A new chance for teens struggling with addiction

Portugal has been leading the way in drug policies for more than 15 years, with great results. In spite of that, some youngsters still struggle with addiction -- and this farm helps them fight it. 

Catia Bruno
Cátia Bruno NewsMavens, Portugal
A new chance for teens struggling with addiction - NewsMavens
group therapy, Pixabay

Why this story matters:

In 2001, Portugal became the first country in the world to decriminalize the possession of small amounts of drugs. It was a radical policy, but it was not put in place lightly. Thanks to many years of study and analysis, as well as political courage, a new drug policy was put in place.
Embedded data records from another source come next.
## src/rtl/pair_triple_vector_gen.sv

```systemverilog
// Stimulus source for the pair/triple detector: streams 3-bit vectors plus the
// expected detector output over valid/ready, filtered by mode and bounded by count.
module pair_triple_vector_gen #(
  parameter int CNT_W = 4
) (
  input  logic             clk,
  input  logic             rst_n,
  input  logic             start,
  input  logic [1:0]       mode,
  input  logic [CNT_W-1:0] count,
  output logic             out_valid,
  input  logic             out_ready,
  output logic [2:0]       out_vec,
  output logic             out_expect,
  output logic             busy,
  output logic             done
);

  typedef enum logic [1:0] {IDLE, RUN, DONE} state_t;

  state_t           state;
  logic [1:0]       mode_q;
  logic [CNT_W:0]   target;
  logic [CNT_W:0]   emitted;
  logic [CNT_W:0]   emitted_nxt;
  logic [2:0]       first_vec;
  logic [2:0]       next_vec;

  function automatic logic majority(input logic [2:0] v);
    return (v[0] & v[1]) | (v[0] & v[2]) | (v[1] & v[2]);
  endfunction

  function automatic logic is_match(input logic [1:0] m, input logic [2:0] v);
    logic r;
    case (m)
      2'b00:   r = 1'b1;
      2'b01:   r = majority(v);
      2'b10:   r = ~majority(v);
      default: r = &v;
    endcase
    return r;
  endfunction

  // Lowest k in 0..7 such that base+offset+k matches; wraps modulo 8.
  function automatic logic [2:0] scan(input logic [1:0] m, input logic [2:0] base,
                                      input logic [2:0] offset);
    logic [2:0] res;
    logic [2:0] cand;
    res = base;
    for (int k = 7; k >= 0; k--) begin
      cand = base + offset + 3'(k);
      if (is_match(m, cand)) res = cand;
    end
    return res;
  endfunction

  assign first_vec   = scan(mode, 3'b000, 3'd0);
  assign next_vec    = scan(mode_q, out_vec, 3'd1);
  assign emitted_nxt = emitted + (CNT_W+1)'(1);

  always_ff @(posedge clk or negedge rst_n) begin
    if (!rst_n) begin
      state      <= IDLE;
      mode_q     <= 2'b00;
      target     <= '0;
      emitted    <= '0;
      out_valid  <= 1'b0;
      out_vec    <= 3'b000;
      out_expect <= 1'b0;
      busy       <= 1'b0;
      done       <= 1'b0;
    end else begin
      done <= 1'b0;
      case (state)
        IDLE: begin
          if (start) begin
            mode_q     <= mode;
            target     <= (count == '0) ? {1'b1, {CNT_W{1'b0}}} : {1'b0, count};
            emitted    <= '0;
            out_vec    <= first_vec;
            out_expect <= majority(first_vec);
            out_valid  <= 1'b1;
            busy       <= 1'b1;
            state      <= RUN;
          end
        end
        RUN: begin
          if (out_ready) begin
            emitted <= emitted_nxt;
            if (emitted_nxt == target) begin
              out_valid <= 1'b0;
              done      <= 1'b1;
              state     <= DONE;
            end else begin
              out_vec    <= next_vec;
              out_expect <= majority(next_vec);
            end
          end
        end
        DONE: begin
          busy  <= 1'b0;
          state <= IDLE;
        end
        default: state <= IDLE;
      endcase
    end
  end

endmodule

```

## config.mk

```make
export PLATFORM = sky130hd
export DESIGN_NAME = pair_triple_vector_gen
export DESIGN_NICKNAME = d
export VERILOG_FILES = /design/src/rtl/pair_triple_vector_gen.sv
export SDC_FILE = /design/constraint.sdc
export NUM_CORES = 1
export LEC_CHECK = 0
export BUFFER_PORTS_ARGS = -buffer_cell sky130_fd_sc_hd__buf_4
export CAP_MARGIN = 20
export CORE_ASPECT_RATIO = 2
export CORE_MARGIN = 5
export CORE_UTILIZATION = 59
export CTS_CLUSTER_SIZE = 30
export DETAILED_ROUTE_END_ITERATION = 12
export GPL_ROUTABILITY_DRIVEN = 1
export PLACE_DENSITY = 0.77
export SLEW_MARGIN = 10
export SYNTH_ARGS = -nofsm -noshare
export SYNTH_HDL_FRONTEND = slang
export SYNTH_SLANG_ARGS = --single-unit
```

## constraint.sdc

```tcl
create_clock -name clk -period 3.4 [get_ports clk]
set_clock_uncertainty 0.05 [all_clocks]
set_input_delay 0.51 -clock clk [delete_from_list [all_inputs] [get_ports clk]]
set_output_delay 0.51 -clock clk [all_outputs]
set_load 0.01 [all_outputs]
```

Yosys cells after proc, flatten, opt, wreduce, memory -nomap -nowiden
Index checks and enable logic that the tools add are counted.
- logic and storage cells: 154
- RAM bits: 0
- bits in latches: 0
- bits in read-only memories: 0
- memories kept: 0
- output and inout port bits: 7
- register bits after elaboration: 21
- add/sub/neg operators: 9
- div/mod/pow operators: 0
- reductions and logical operators: 22
- bitwise gates (word level): 58
- mux-type cells: 45
- equal/unequal tests: 11
- multiply operators: 0
- order comparisons: 0
- shift operators: 0
- operators with widths (cell ; number):
    2-to-1 mux 3 bit ; 14
    bitwise AND 1 bit ; 30
    AND reduction 3 bit ; 10
    case mux 1 bit (3 select lines) ; 8
    OR 1 bit ; 20
    2-to-1 mux 5 bit ; 3
    adder 3 bit, second input constant ; 4
    2-to-1 mux 1 bit ; 11
    case mux 5 bit (2 select lines) ; 1
    inequality test 2 bit, second input constant ; 4
    NOT 1 bit ; 8
    AND reduction 4 bit ; 2
    adder 3 x 1 -> 3 bit, second input constant ; 2
    adder 3 x 2 -> 3 bit, second input constant ; 2
    == test 2 x 1 -> 1 bit, second input constant ; 3
    == test 2 bit, second input constant ; 3
    logical NOT 2 bit ; 3
    2-to-1 mux 2 bit ; 3
    case mux 1 bit (2 select lines) ; 3
    case mux 3 bit (2 select lines) ; 1
    adder 5 x 1 -> 5 bit, second input constant ; 1
    == test 5 bit ; 1
    logical NOT 4 bit ; 1
    case mux 2 bit (2 select lines) ; 1
    other kinds (3) ; 6

Depth between registers and ports, before layout
Gate-level depths: netlist (run 1).
- word-level depth: 21
- mapped depth: 12
- gate-level depth less buffers: 11

Least setup slack after synthesis (run 1)
OpenSTA, ideal clock, no wires.
- path type: register -> register
- start: register out_vec[0]
- end: register out_expect
- setup slack: 0.455 ns
- required time: 3.223 ns
- cell stages (with the launch flop): 13
- data arrival time: 2.768 ns
- library setup time: 0.127 ns
- path buffers: 1
- path through: dfrtp_1 > buf_4 > inv_2 > ha_1 > ha_1 > a21oi_1 > o221a_2 > and2b_1 > o311a_1 > a21boi_1 > a311oi_2 > maj3_1 > o2bb2ai_1
- cells in the longest elaborated chain, start to end: 21
- RTL lines (element ; RTL line ; text):
    start, declared ; 13 ; output logic [2:0] out_vec,
    start signal, assigned ; 80 ; out_vec <= first_vec;
    start signal, assigned ; 95 ; out_vec <= next_vec;
    adder 3 x 1 -> 3 bit ; 51 ; cand = base + offset + 3'(k);
    adder 3 bit ; 51 ;
    bitwise AND 1 bit ; 30 ; return (v[0] & v[1]) | (v[0] & v[2]) | (v[1] & v[2]);
    OR 1 bit (2 in series) ; 30 ;
    NOT 1 bit ; 38 ; 2'b10: r = ~majority(v);
    case mux 1 bit (3 select lines) ; 35 ; case (m)
    2-to-1 mux 3 bit (7 in series) ; 52 ; if (is_match(m, cand)) res = cand;
    2-to-1 mux 3 bit * ; 52 ;
    bitwise AND 1 bit ; 30 ;
    OR 1 bit ; 30 ;
    OR 1 bit * ; 30 ;
    2-to-1 mux 1 bit * ; 90 ; if (emitted_nxt == target) begin
    2-to-1 mux 1 bit * ; 88 ; if (out_ready) begin
    case mux 1 bit (2 select lines) * ; 74 ; case (state)
    end signal, assigned ; 81 ; out_expect <= majority(first_vec);
    end signal, assigned ; 96 ; out_expect <= majority(next_vec);
    end, declared ; 14 ; output logic out_expect,
Every way passes the cells marked *; elsewhere a longest branch is shown, timed or not. The select of a mux whose other input is x is not followed.
A chain may end at the register's enable or synchronous reset.

Worst setup path after layout (run 1)
- start: register out_vec[1]
- end: register out_expect
Same word-level chain as after synthesis.

==> summary.md, run 1 <==
| Metric | Value |
|---|---|
| Most frequent cells in the layout | 36 x nor2_1, 23 x buf_4, 21 x dfrtp_1 |
| Syn Nets | roughly 240 |
| Synth Area in XOR/XNOR | 5.18% |
| Worst-Margin Slew | roughly 0.81 ns |
| Register Area | 526 um^2 |
| Chip height | 88.9 um |
| Critical path class | flip-flop to flip-flop |
| Cts repair resizes | 0 |
| Fill cells | 246 |
| Leading register cell type out of synthesis | dfrtp_1 |
| Starting Density | 61.7% |
| Antenna violation net count after detailed routing | 0 |
| Cell Rows | 28 |
| Vias/cell | approximately 6.4 |
| Routed WL | between 5000 and 6000 um |
| Worst skew pair latency | around 0.26 ns |
| R2R Path End | out_expect |
| YS warnings | 0 |
| CTS tree | yes |
| Fraction of registers with async set/reset | 100% |
| H-tree Lvls | 1 |
| Sinks on Clock Net | 21 |
| Cells after Synth | ~220 |
| Main combinational cell family by area after synthesis | simple AND/OR/NAND/NOR gates |
| Synth cell types | 58 |
| Total GRT Usage | 24.8% |
| Max frequency | 0.311 GHz |
| Layout cells sized above 1 | roughly a fifth |
| Largest net degree at the start of global routing | 22 |
| Clk Tree Root Cell | clkbuf_8 |
| CP max FO | 13 |
| Post-CTS Setup Inserts | 0 |
| Post-route DRC violation count | 0 |
| IO Pins | 17 |
| #FFs+latches synth | 21 |
| Grt ovf | 0 |
| Synth Area in Simple Gates | 22.8% |
| Net count, final | 251 |
| Initial DRC count | 53 |
| Routed wire length per instance | 19.1 um |
| Antenna violations before repair | 0 |
| Vias in the first global route | 1,832 |
| Startpoint Class | flip-flop |
| # diodes | 0 |
| R2R Setup Slk | 0.18 ns |
| Post-synthesis compound-gate area fraction | 21.5% |
| Worst R2R Start | out_vec[1] |
| Clock buffer depth | 2 |
| Syn_area_per_cell | around 8.4 um^2 |
| Die width | 49.5 um |
| Layout area overhead | 9.33% |
| Final Hold Vio Count | 0 |
| Setup violators final | 0 |
| Worst R2R Path Depth | 9 |
| Multi-input gate area | 0.00120 mm^2 |
| Mapped cell area | between 0.0015 and 0.002 mm^2 |
| Detail Placement HPWL | 4060 um |
| Mux contribution to synthesized area | 10.7% |
| Data arrival, critical path | 3.35 ns |
| Post-Synth Adder-Cell Area | 5.31% |
| WP data required | around 3.5 ns |
| Worst Hold Class | input port to async pin |
| CTS clk-pin slew, worst paths | 0.07 ns |
| Rel. slew slack | 45.6% |
| Count of input and output buffers | 16 |
| Status | completed |
| Global-route wire length before repair | between 8000 and 9000 um |
| Crit share post-route | 94.7% |
| DR pass1 iterations | 5 |
| Crit. End Element | flip-flop |
| Register area share after synthesis | 28.6% |
| Max cap viols | 0 |
| Max Slew Vio Count | 0 |
| Post-layout min period | ~3.2 ns |
| Number of flops mapped to enable cells by yosys | 0 |
| DR vias | 1,673 |
| RSZ-0062 raised after global routing | no |
| Post-CTS Hold Buffers | 0 |
| Die Footprint | 0.00440 mm^2 |
| Core ar. | between 0.002 and 0.003 mm^2 |
| Gpl congestion | between 0.9 and 1 |
| Sum of negative setup slack | 0 ns |
| Commonest non-fill, non-tap cell in the layout | nor2_1 |
| Num CTS Buffers | 3 |
final cells by class:
cell class / count / area share (%)
multi-input combinational: 178 / 59.8
sequential: 21 / 26.2
timing repair buffer: 23 / 8.60
clock buffer: 4 / 2.24
tap: 30 / 1.87
inverter: 7 / 1.31
registers in the layout, summed over array words and instances, names as in the netlist:
signal,cells
busy,1
done,1
emitted,5
mode_q,2
out_expect,1
out_valid,1
out_vec,3
state,2
target,5
synth_stat cells (all sizes together), types with 2 or more instances:
cell type  instances  share of area [%]
o21ai             19                5.4
nand3b             2               0.82
nand3              7                1.9
a21o               2               0.82
a21boi             2               0.82
clkbuf             2               0.41
dfrtp             21                 29
a211oi             3                1.2
or3                3                1.0
nor2b              3                1.0
buf               11                4.2
xor2               6                3.3
a31oi              2               0.68
a311oi             3                2.1
a21oi              9                2.7
o211ai             2                1.1
and3               3                1.0
inv                7                1.4
nor3               3               0.82
nand2             16                3.3
and2               3                1.0
nand2b             7                2.4
xnor2              4                1.9
mux2i              8                4.4
mux2              10                6.3
ha                 7                4.8
nor2              36                7.4
stage by stage:
stage / utilization (%) / setup slack (ns) / std cells / hold slack, ns / area, um^2
floorplan: - / 0.455 / 219 / 0.164 / 1840
global placement: 65.9 / 0.351 / 259 / 0.349 / 1960
detailed placement: 65.9 / 0.311 / 259 / 0.355 / 1960
CTS: 67.4 / 0.282 / 263 / 0.0767 / 2010
global route: 67.4 / 0.0664 / 263 / 0.0751 / 2010
finish: 67.4 / 0.180 / 263 / 0.0678 / 2010
worst max-delay path by stage:
stage / start / end / slack, ns / depth (start not counted)
global placement: out_vec[1] / out_expect / 0.35 / 11
finish: out_vec[1] / out_expect / 0.18 / 9
detailed placement: out_vec[1] / out_expect / 0.31 / 11
global route: out_vec[1] / out_expect / 0.07 / 10
CTS: out_vec[1] / out_expect / 0.28 / 11
floorplan: out_vec[0] / out_expect / 0.46 / 12
metal layers:
| layer | part of all wire [%] | GRT usage [%] | vias up |
|---|---|---|---|
| met5 | 0 | 0 | - |
| met4 | 6.2 | 17.9 | 0 |
| met3 | 3.2 | 2.67 | 23 |
| met2 | 58 | 47.7 | 59 |
| met1 | 33 | 23.5 | 787 |
| li1 | - | - | 804 |
critical path, stage by stage, from the launching register on:
cell	delay (ns)
dfrtp_1	0.52
ha_1	0.57
buf_4	0.23
nor3_1	0.07
a2111oi_0	0.62
a211oi_1	0.15
or3_1	0.34
a31oi_1	0.25
maj3_1	0.21
o2bb2ai_1	0.12
logic make-up (layout without fill, tap and decap cells):
family,Yosys count,count (layout)
compound gates,54,54
xor+xnor,10,10
fa+ha+maj,8,8
buf+inv,20,34
flops,21,21
mux,18,18
simple gates,88,88
Power of run 1 is not shown: default switching activity piles up to over one toggle a cycle in this logic, so the estimate is an artifact.
==> run 2: changes to the inputs <==
--- a/config.mk
+++ b/config.mk
@@ -5,11 +5,12 @@
 export SDC_FILE = /design/constraint.sdc
 export NUM_CORES = 1
 export LEC_CHECK = 0
+export ABC_AREA = 1
 export BUFFER_PORTS_ARGS = -buffer_cell sky130_fd_sc_hd__buf_4
 export CAP_MARGIN = 20
 export CORE_ASPECT_RATIO = 2
 export CORE_MARGIN = 5
-export CORE_UTILIZATION = 59
+export CORE_UTILIZATION = 58
 export CTS_CLUSTER_SIZE = 30
 export DETAILED_ROUTE_END_ITERATION = 12
 export GPL_ROUTABILITY_DRIVEN = 1
==> run 2 against run 1 <==
Against the previous run:
- worst setup slack better by 0.28 ns
- global-route usage is 0.98 points lower
- highest routed layer unchanged
- via count is 8.1% lower
- die area is 11% lower
- register-to-register slack better by 0.28 ns
- first-iteration DRC count is 5.7% higher
==> summary.md, run 2 <==
| Metric | Value |
|---|---|
| Synth Area in Simple Gates | 37.4% (was 22.8%) |
| YS warnings | 0 (unchanged) |
| Layout cells sized above 1 | 13.4% (was 19.3%) |
| DR vias | 1,538 (was 1,673) |
| Synth area leader | dfrtp_1 (unchanged) |
| Layout area overhead | 13.2% (was 9.33%) |
| Crit. End Element | flip-flop (unchanged) |
| Most frequent cells in the layout | 84 x nand2_1, 29 x inv_1, 27 x nand3_1 (was 36 x nor2_1, 23 x buf_4, 21 x dfrtp_1) |
| Post-Synth Adder-Cell Area | 5.59% (was 5.31%) |
| DR pass1 iterations | 4 (was 5) |
| Top post-synthesis cells by area | dfrtp_1 34%, nand2_1 20%, nand3_1 8.6% (was dfrtp_1 29%, nor2_1 7.4%, mux2_2 4.9%) |
| Worst R2R Path Depth | 19 (was 9) |
| Sinks on Clock Net | 21 (unchanged) |
| Initial DRC count | 56 (was 53) |
| Final core utilization | 69.0% (was 67.4%) |
| Main combinational cell family by area after synthesis | simple AND/OR/NAND/NOR gates (unchanged) |
| Mux contribution to synthesized area | 0% (was 10.7%) |
| Num CTS Buffers | 3 (unchanged) |
| Critical path class | flip-flop to flip-flop (unchanged) |
| Status | completed (unchanged) |
| Worst skew pair latency | 0.26 ns (about the same) |
| Core ar. | 0.00257 mm^2 (was 0.00298 mm^2) |
| Most numerous cell in the Yosys netlist | nand2_1 (was nor2_1) |
| Routed wire length per instance | 14.3 um (was 19.1 um) |
| H-tree Lvls | 1 (unchanged) |
| Max Slew Vio Count | 0 (unchanged) |
| Cells after Synth | 234 (was 219) |
| Detail Placement HPWL | 3230 um (was 4060 um) |
| Startpoint Class | flip-flop (unchanged) |
| Post-CTS Hold Buffers | 0 (unchanged) |
| Vias/cell | 5.45 (was 6.36) |
| Cts repair resizes | 0 (unchanged) |
| Regs by FF count | emitted: 5 flops, target: 5 flops, out_vec: 3 flops (unchanged) |
| Total GRT Usage | 23.8% (was 24.8%) |
| Syn Nets | 251 (was 236) |
| Cell Rows | 26 (was 28) |
| IO Pins | 17 (unchanged) |
| Crit share post-route | 86.5% (was 94.7%) |
| # diodes | 0 (unchanged) |
| Worst-Margin Slew | 0.493 ns (was 0.814 ns) |
| Gpl congestion | 1.03 (was 0.987) |
| Synth cell types | 26 (was 58) |
| Leading register cell type out of synthesis | dfrtp_1 (unchanged) |
| #FFs+latches synth | 21 (unchanged) |
| Starting Density | 61.0% (was 61.7%) |
| Die Footprint | 0.00390 mm^2 (was 0.00440 mm^2) |
| CP max FO | 12 (was 13) |
| Largest net degree at the start of global routing | 22 (unchanged) |
| RSZ-0062 raised after global routing | no (unchanged) |
| Chip height | 83.5 um (was 88.9 um) |
| Clock buffer depth | 2 (unchanged) |
| Number of flops mapped to enable cells by yosys | 0 (unchanged) |
| Max frequency | 0.340 GHz (was 0.311 GHz) |
| Final Hold Vio Count | 0 (unchanged) |
| Commonest non-fill, non-tap cell in the layout | nand2_1 (was nor2_1) |
| Routed WL | 4020 um (was 5020 um) |
| Post-synthesis compound-gate area fraction | 11.6% (was 21.5%) |
| CTS clk-pin slew, worst paths | 0.07 ns (about the same) |
| Synth top area share | 33.5% (was 28.6%) |
| Die width | 46.8 um (was 49.5 um) |
| Rel. slew slack | 67.0% (was 45.6%) |
| CTS tree | yes (unchanged) |
| Vias in the first global route | 1,549 (was 1,832) |
| Net count, final | 272 (was 251) |
| Post-CTS Setup Inserts | 0 (unchanged) |
| Count of input and output buffers | 16 (unchanged) |
| Register area share after synthesis | 33.5% (was 28.6%) |
| Clk Tree Root Cell | clkbuf_8 (unchanged) |
| Post-route DRC violation count | 0 (unchanged) |
| Setup violators final | 0 (unchanged) |
| Fraction of registers with async set/reset | 100% (unchanged) |
| Placed cell count | 278 (was 259) |
| Antenna violations before repair | 0 (unchanged) |
| Post-layout min period | 2.94 ns (was 3.22 ns) |
| Sum of negative setup slack | 0 ns (unchanged) |
| Max cap viols | 0 (unchanged) |
| Grt ovf | 0 (unchanged) |
| Worst Hold Class | input port to async pin (unchanged) |
| Global-route wire length before repair | 6880 um (was 8570 um) |
| Syn_area_per_cell | 6.69 um^2 (was 8.39 um^2) |
| Mapped cell area | 0.00157 mm^2 (was 0.00184 mm^2) |
| WP data required | 3.54 ns (was 3.53 ns) |
| Top cells by count, synth | 84 x nand2_1, 29 x inv_1, 27 x nand3_1 (was 36 x nor2_1, 21 x dfrtp_1, 16 x nand2_1, 16 x o21ai_0) |
| Antenna violation net count after detailed routing | 0 (unchanged) |
| Synth Area in XOR/XNOR | 3.91% (was 5.18%) |
| Final Non-Filler Cells | 282 (was 263) |
| Data arrival, critical path | 3.08 ns (was 3.35 ns) |
run 2: cell types whose count changed in the layout (fill, tap and decap cells not counted), moves of 4 or more:
cell | before | now
mux2i_1 | 8 | 0
nand2b_1 | 7 | 0
o21ai_0 | 16 | 8
mux2_2 | 8 | 0
inv_1 | 6 | 29
nand3_2 | 0 | 4
nor2_1 | 36 | 13
a21oi_1 | 8 | 15
buf_4 | 23 | 18
nand3_1 | 7 | 27
nand2_1 | 16 | 84
run 2: worst paths after layout:
kind | startpoint | to | slack [ns]
setup reg to reg | out_vec[0] | out_expect | 0.46
setup / recovery | out_vec[0] | out_expect | 0.46
hold reg to reg | busy | busy | 0.45
max in group asynchronous | rst_n | emitted[3] | 3.01
min in group clk | count[2] | target[2] | 0.40
hold / removal | rst_n | out_valid | 0.07
run 2: layout make-up:
type,instances,area (um^2)
Sequential cell,21,526
Clock buffer,4,45.0
Fill cell,263,797
Inverter,31,116
Multi-Input combinational cell,180,916
Timing Repair Buffer,18,135
Tap cell,28,35.0
run 2: critical path, stage by stage, from the launching register on:
cell     delay (ns)
dfrtp_1        0.57
ha_1           0.29
inv_1          0.07
nand2_1        0.11
nand2_1        0.14
ha_1           0.38
inv_1          0.13
nand3_1        0.10
nand3_2        0.13
inv_1          0.07
nand2_1        0.06
nand2_1        0.04
nand2_1        0.05
nand2_1        0.04
nand2_1        0.10
nand2_1        0.06
nand2_1        0.08
nand2_1        0.07
o21a_1         0.20
a21oi_2        0.11
run 2: cells by family after synthesis:
family / after synthesis
adders and majority gates: 7
and+or+nand+nor: 135
buffers and inverters: 33
AOI/OAI and AO/OA: 31
DFF: 21
xor gates and xnor gates: 7
run 2: routing by layer:
metal  up-vias  GRT usage, %  share of wire [%]  wire length [um]
met4         0          13.9                5.2               210
met3        20          4.54                2.1                86
met1       699          23.2                 36              1430
li1        789             -                  -                 -
met2        30          42.5                 57              2290
met5         -             0                  0                 0
run 2: stage by stage:
step	setup WS, ns	instance area (um^2)	hold WS (ns)
6_report	0.459	1770	0.0746
5_1_grt	0.191	1770	0.0746
4_1_cts	0.496	1770	0.0763
3_5_place_dp	0.521	1730	0.355
3_3_place_gp	0.506	1730	0.352
2_1_floorplan	0.996	1570	0.164
Power of run 2 is left out for the same reason.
Its new rules, accompanied by a major cultural shift to see addiction as a disease, brought tremendous results: HIV infection rates plummeted, overdose rates decreased and drug-related criminality reduced drastically. 

Consumption data shows the country is now below the European average when it comes to drugs and also alcohol.

Still, there is a long way to go, mainly on youth consumption: in a 2016 study, for instance, a third of all 13-years-old claimed to have tried alcohol already. By the time they had reached 18, most of them say they had been drunk at least once during the past year.

This is why programs such as ART (the acronym for Therapeutic Answers Association) are so fundamental. In this farm, based in an isolated area, teenagers struggling with drugs or alcohol addiction are treated through psychological support and activities such as sports or crafts. But they are also supported by a team that tries to create a sense of routine, stability and security that many of them are lacking. Many of them are sent there by the court, after getting caught in small misdemeanors.

Details from the story:

  • ART has 52 teenagers on their facilities, in Castro Verde, a village with less than five thousand residents. They do activities such as playing volleyball, taking photography classes and learning the Brazilian martial art Capoeira
  • Family courts are usually the ones sending teenagers to ART. Although the majority of these teens come from broken families, drug related problems also affect high-income families.
  • MD, LSD and alcohol are the main drugs of choice. Heroin and cocaine seem to be residual.
  • Group therapy and psychotherapy are a main feature of the program. "Consumption is not the root cause, it is the consequence", director Carla Silva explains. "They don't come here because they have an addiction. Their life ended up there."
  • ART is an innovative response for an issue that lies deeper than juvenile delinquency. And one that honors the thinking behind the Portuguese drug law: treating an addict as someone who needs help, instead of seeing him or her as a criminal.